Objective: Geographical variation in the incidence of Crohn's disease (CD) and ulcerative colitis (UC) according to the latitude of residence has been reported in Europe. However, there are no comparable data in the USA. The incidence of CD and UC in relation to latitude was assessed in a geographically diverse population of women enrolled in two large prospective studies in the USA.
Design: A prospective study was undertaken of women enrolled in the Nurses' Health Study I (NHS) in 1976 and in the NHS II in 1989. Information on state of residence at the time of birth, at age 15 years and age 30 years was collected in 1992 in NHS I and in 1993 in NHS II. Reported diagnoses of incident CD or UC to the end of 2003 were confirmed by medical record review. Cox proportional hazards models were used to calculate HRs and 95% CIs for risk of CD and UC.

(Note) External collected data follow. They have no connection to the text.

$ cat config.mk
export PLATFORM = sky130hd
export DESIGN_NAME = sram_port_arbiter
export DESIGN_NICKNAME = d
export VERILOG_FILES = /design/src/rtl/sram_port_arbiter.sv
export SDC_FILE = /design/constraint.sdc
export NUM_CORES = 1
export LEC_CHECK = 0
export CAP_MARGIN = 25
export CORE_MARGIN = 5
export CORE_UTILIZATION = 49
export CTS_CLUSTER_SIZE = 20
export DETAILED_ROUTE_END_ITERATION = 8
export GPL_TIMING_DRIVEN = 0
export MAX_ROUTING_LAYER = met4
export PLACE_DENSITY_LB_ADDON = 0.2
export RECOVER_POWER = 100
export SYNTH_ARGS = -nofsm -noshare
export SYNTH_HDL_FRONTEND = slang
export SYNTH_SLANG_ARGS = --single-unit
$ cat constraint.sdc
create_clock -name clk -period 3.16 [get_ports clk]
set_input_delay 0.474 -clock clk [delete_from_list [all_inputs] [get_ports clk]]
set_output_delay 0.474 -clock clk [all_outputs]
set_load 0.02 [all_outputs]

Results: In both cohorts, among 175,912 women reporting their residence in 1992, 257 cases of CD and 313 cases of UC were documented over 3,428,376 person-years of follow-up. The incidence of CD and UC increased significantly with increasing latitude (p(trend)<0.01), with residence at age 30 years more strongly associated with risk. Compared with women residing in northern latitudes at age 30, the multivariate-adjusted HR for women residing in southern latitudes was 0.48 (95% CI 0.30 to 0.77) for CD and 0.62 (95% CI 0.42 to 0.90) for UC. The effect of latitude of residence on risk of CD and UC did not vary according to smoking history (p(interaction)=0.26 for CD and 0.99 for UC).
Conclusion: In a population of US women, increasing latitude of residence was associated with a higher incidence of CD and UC.